- Impor dinilai mulai menekan penjualan UMKM dalam negeri.
- Pemerintah akan memetakan produk impor yang mengganggu UMKM.
- Kebijakan impor berpeluang disesuaikan berdasarkan kebutuhan domestik.
Suara.com - Pemerintah mulai menyoroti derasnya arus produk impor yang dinilai semakin menekan pelaku usaha mikro, kecil, dan menengah (UMKM) di pasar domestik. Menteri Perdagangan Budi Santoso bahkan membuka peluang penyesuaian kebijakan impor terhadap produk-produk yang dianggap mengganggu penjualan UMKM dalam negeri.
Budi mengatakan Kementerian Perdagangan (Kemendag) telah berdiskusi dengan Menteri UMKM Maman Abdurrahman mengenai berbagai produk impor yang dikeluhkan pelaku UMKM. Pemerintah kini akan mengidentifikasi komoditas yang dinilai menjadi penghambat pemasaran produk lokal.
"Ya jadi kalau impor kan ada tiga, tiga kebijakan ya. Kebijakannya, impor itu ada yang bebas, ya. Kemudian impor yang dilarang, ya. Dilarang itu berarti sama sekali tidak boleh diimpor," kata Budi saat ditemui dalam peluncuran Akselerasi Produk Lokal Shopee di Jakarta, Kamis (13/8/2026).
Menurutnya, selain impor bebas dan impor yang dilarang, terdapat kategori impor yang diatur pemerintah. Produk dalam kategori tersebut tidak bisa begitu saja masuk ke Indonesia karena membutuhkan rekomendasi dari kementerian teknis terkait.
"Kemudian ada yang diatur. Impor yang diatur ini ketika dia impor harus mendapatkan apa namanya, rekomendasi ya, rekomendasi dari Kementerian Teknis," ujarnya.
Budi mencontohkan pakaian jadi dan produk tekstil sebagai salah satu komoditas yang masuk dalam kategori impor yang diatur.
"Misalnya ini kebanyakan mungkin pakaian ya, pakaian jadi. Jadi pakaian jadi, tekstil itu kalau mau impor juga harus mendapatkan rekomendasi dari Kementerian Teknis dulu baru bisa impor," katanya.

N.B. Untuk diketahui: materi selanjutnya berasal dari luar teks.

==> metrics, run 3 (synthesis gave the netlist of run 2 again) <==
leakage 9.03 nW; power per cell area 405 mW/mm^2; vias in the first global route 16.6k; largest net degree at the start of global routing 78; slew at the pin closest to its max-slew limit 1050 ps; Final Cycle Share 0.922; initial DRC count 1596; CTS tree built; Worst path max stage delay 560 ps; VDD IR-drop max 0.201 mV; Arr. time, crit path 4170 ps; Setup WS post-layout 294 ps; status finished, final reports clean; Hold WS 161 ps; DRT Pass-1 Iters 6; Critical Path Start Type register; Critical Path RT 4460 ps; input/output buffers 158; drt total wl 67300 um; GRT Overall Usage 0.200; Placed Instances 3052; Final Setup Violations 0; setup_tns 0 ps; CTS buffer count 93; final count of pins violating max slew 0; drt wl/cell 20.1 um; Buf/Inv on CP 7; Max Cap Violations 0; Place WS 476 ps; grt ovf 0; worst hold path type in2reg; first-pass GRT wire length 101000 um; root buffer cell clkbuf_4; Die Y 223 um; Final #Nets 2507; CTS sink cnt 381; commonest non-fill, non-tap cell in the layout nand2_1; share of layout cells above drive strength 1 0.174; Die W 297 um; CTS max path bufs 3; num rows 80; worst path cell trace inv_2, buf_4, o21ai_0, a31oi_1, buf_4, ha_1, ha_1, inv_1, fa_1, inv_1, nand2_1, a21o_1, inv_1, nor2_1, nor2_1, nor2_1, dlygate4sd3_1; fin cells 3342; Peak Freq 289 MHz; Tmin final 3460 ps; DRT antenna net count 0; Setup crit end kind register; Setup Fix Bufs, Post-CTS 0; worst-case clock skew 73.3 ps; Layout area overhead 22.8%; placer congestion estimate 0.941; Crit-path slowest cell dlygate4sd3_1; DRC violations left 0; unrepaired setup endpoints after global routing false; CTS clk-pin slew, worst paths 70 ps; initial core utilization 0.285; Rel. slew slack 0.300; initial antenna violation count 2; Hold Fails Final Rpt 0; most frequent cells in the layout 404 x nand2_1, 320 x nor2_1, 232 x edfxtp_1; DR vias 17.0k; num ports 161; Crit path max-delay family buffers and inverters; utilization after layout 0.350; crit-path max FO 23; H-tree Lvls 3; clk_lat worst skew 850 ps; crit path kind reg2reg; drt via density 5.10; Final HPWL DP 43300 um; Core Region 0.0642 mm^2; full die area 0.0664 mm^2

Persoalan membanjirnya barang impor menjadi perhatian karena berpotensi mempersempit ruang pelaku UMKM untuk menjual produk buatan dalam negeri. Ketika produk impor masuk dengan harga kompetitif, pelaku usaha lokal harus menghadapi tekanan penjualan sekaligus persaingan harga yang semakin berat.
Budi mengatakan pemerintah akan memetakan produk impor yang benar-benar mengganggu keberlangsungan bisnis UMKM. Langkah tersebut menjadi dasar untuk menentukan apakah diperlukan perubahan atau pengetatan kebijakan impor.
"Kemarin saya juga sudah sering diskusi dengan Pak Maman (Menteri UMKM Maman Abdurrahman) ya, kira-kira produk apa saja itu yang mengganggu UMKM di sana. Produk-produk impor apa saja, ya nanti kita bikin kebijakan yang lebih bagus," tuturnya.
Namun, Kemendag tidak bisa mengambil keputusan tersebut sendirian. Kebijakan impor juga berkaitan dengan kementerian teknis yang membina industri dan komoditas tertentu.
"Kita duduk bareng-bareng karena walaupun impor itu tidak semata-mata dari kami. Ya, karena impor itu harus ada Kementerian Teknis yang membidangi komoditasnya, ya pembina industrinya, produknya," katanya.
Budi menjelaskan kementerian teknis memiliki data mengenai kebutuhan nasional dan kapasitas produksi industri dalam negeri. Informasi tersebut akan menjadi salah satu dasar untuk menentukan seberapa besar kebutuhan impor suatu komoditas.
"Jadi mereka yang lebih tahu bagaimana sih atau berapa sih kebutuhan nasionalnya, kemudian produksinya berapa, kekurangannya baru impor. Nah, salah satunya itu yang terus kita lakukan," pungkasnya.